Und schließlich kürte die Afrikanische Union (AU) den Präsidenten von Äquatorialguinea, Teodoro Obiang, einen ausgemachten Despoten, der seit 31 Jahren sein Volk knechtet, zu ihrem neuen Vorsitzenden. Er sprach in seiner Antrittsrede von Werten wie Menschenrechten und Demokratie, die nun „an die afrikanische Kultur angepasst“ werden müssten.
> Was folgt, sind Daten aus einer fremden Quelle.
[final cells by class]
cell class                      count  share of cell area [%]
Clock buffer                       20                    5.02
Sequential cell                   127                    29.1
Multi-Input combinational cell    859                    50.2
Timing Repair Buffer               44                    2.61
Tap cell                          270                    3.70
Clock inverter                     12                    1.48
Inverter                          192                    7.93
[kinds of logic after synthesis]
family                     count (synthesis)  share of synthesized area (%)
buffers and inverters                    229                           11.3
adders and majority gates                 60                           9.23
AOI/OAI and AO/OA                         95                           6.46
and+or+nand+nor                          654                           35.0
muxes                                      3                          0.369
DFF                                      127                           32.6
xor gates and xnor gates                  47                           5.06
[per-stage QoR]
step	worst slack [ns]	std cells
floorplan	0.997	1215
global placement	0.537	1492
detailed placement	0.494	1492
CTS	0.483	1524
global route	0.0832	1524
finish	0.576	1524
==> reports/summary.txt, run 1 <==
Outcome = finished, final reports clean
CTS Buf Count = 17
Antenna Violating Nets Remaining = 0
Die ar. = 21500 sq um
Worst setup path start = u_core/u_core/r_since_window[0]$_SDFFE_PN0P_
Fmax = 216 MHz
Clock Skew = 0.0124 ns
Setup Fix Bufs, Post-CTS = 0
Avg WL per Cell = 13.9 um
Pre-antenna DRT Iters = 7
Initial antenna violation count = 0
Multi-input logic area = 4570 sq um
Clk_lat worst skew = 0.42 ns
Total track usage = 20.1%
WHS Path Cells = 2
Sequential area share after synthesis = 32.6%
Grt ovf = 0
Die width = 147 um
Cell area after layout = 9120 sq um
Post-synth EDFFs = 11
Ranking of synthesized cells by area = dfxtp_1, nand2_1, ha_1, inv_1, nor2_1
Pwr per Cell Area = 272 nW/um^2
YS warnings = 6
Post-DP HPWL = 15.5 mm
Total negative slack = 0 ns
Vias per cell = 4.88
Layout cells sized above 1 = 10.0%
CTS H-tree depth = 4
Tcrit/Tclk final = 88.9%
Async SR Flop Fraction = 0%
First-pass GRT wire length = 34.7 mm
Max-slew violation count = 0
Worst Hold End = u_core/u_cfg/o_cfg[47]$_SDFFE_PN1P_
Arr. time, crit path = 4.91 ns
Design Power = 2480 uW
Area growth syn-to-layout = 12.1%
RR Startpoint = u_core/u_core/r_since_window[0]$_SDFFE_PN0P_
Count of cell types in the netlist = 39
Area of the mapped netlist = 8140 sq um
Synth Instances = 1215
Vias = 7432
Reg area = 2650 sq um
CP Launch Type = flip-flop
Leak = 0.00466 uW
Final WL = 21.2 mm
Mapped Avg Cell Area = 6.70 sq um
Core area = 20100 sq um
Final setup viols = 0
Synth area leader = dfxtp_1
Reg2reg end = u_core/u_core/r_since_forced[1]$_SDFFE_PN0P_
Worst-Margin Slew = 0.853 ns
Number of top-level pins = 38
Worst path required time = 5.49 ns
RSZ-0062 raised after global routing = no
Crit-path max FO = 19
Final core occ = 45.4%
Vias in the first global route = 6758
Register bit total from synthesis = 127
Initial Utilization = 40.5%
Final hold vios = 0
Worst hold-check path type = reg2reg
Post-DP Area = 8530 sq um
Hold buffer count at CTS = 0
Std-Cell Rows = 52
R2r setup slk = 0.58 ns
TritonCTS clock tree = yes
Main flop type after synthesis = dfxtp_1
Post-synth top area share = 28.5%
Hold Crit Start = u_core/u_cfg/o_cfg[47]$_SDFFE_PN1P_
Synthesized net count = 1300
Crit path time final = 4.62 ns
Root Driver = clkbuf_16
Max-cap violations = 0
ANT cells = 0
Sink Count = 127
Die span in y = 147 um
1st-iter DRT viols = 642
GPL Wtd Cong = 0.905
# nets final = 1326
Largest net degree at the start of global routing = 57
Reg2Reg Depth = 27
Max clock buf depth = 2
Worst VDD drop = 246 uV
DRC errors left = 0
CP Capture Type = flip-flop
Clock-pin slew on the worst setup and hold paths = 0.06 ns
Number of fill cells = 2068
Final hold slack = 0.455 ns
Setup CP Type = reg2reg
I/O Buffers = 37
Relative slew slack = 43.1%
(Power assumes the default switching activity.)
Wo ist das Problem? Damit setzt er doch nur das um, was Stabilitätsfanatiker wie das auch vom SPIEGEL immer wieder gern ausgegrabene Urgestein (andere würden sagen der Betonkopf) sozialdemokratischer Realpolitik, Egon Bahr, seit Jahr und Tag predigen und wofür dessen jeweils für die Umsetzung zuständigen Kanzler von Brandt bis Schröder von den jetzt über die Entwicklung in Ägypten so sehr empörten Fernsehzuschauern bis heute seltsamerweise als große Staatsmänner verehrt werden:

Ich glaube, dass es falsch ist, wenn wir die Demokratie zum Hauptgut unseres Exports machen. Sehen Sie sich doch die Situation im Irak an. Und die in Afghanistan: Am Hindukusch ist das Ziel einer nachhaltigen Demokratisierung des Landes stillschweigend fallen gelassen worden. Was wir dort jetzt noch erreichen wollen, ist die Stabilität eines sich eines Tages selbst tragenden Staates. Ich sehe auch nicht, dass wir mit Demokratieforderungen gegenüber Russland und China weiterkommen. Wichtiger als Demokratie sind für mich Stabilität und Rechtssicherheit.

Womit Terrorregime, die sich dank genügend Brutalität ausreichend zuverlässig an der Macht halten und ihre Opfer auch gleich noch per Gesetz entrechten, die Verkörperung des Traums linker Außenpolitik wären. Schön, dass wir das mal abschließend geklärt haben. Da kann ein aufrechter Sozialdemokrat dieser Tage vermutlich nur hoffen, dass Mubarak endlich hart genug durchgreift und die Opfer anschließend noch wegen Unbotmäßigkeit vor Gericht zerrt. Nicht dass da am Ende noch gewisse Mindeststandards verletzt werden.

Der frühere SPD-Außenpolitiker verteidigt bei Anne Will die zögerliche Haltung der Kanzlerin – und predigt einen knallharten Realismus: Die Welt würde nach Bahrs Ansicht im Chaos versinken, würden wir jegliche Zusammenarbeit mit autokratischen Ländern aufkündigen. Russland, China und Saudi-Arabien? Alles keine demokratischen Staaten. Und dennoch wichtig für stabile Verhältnisse. In puncto Ägypten sollte der Westen daher zurückhaltend bleiben, sagt Bahr. Die Ägypter bräuchten Selbstbestimmung, aber keine Nachhilfe in Demokratie.

Und wenn er uns jetzt noch verrät, wie besagte Selbstbestimmung ohne Demokratie funktionieren soll, kriegt er einen Keks. Aber Kulturrelativisten, die formale Dinge wie freie Wahlen bekanntlich für weit überschätzten Schnickschnack halten, der ohnehin nichts für fremde Kulturen ist, hatten ja noch nie ein Problem damit, dass der von ihren Schützlingen verkörperte Volkswille notfalls auch gegen den Willen von dessen Untertanen durchgesetzt werden muss. Dafür kann man dann auch mal auf einen Keks verzichten.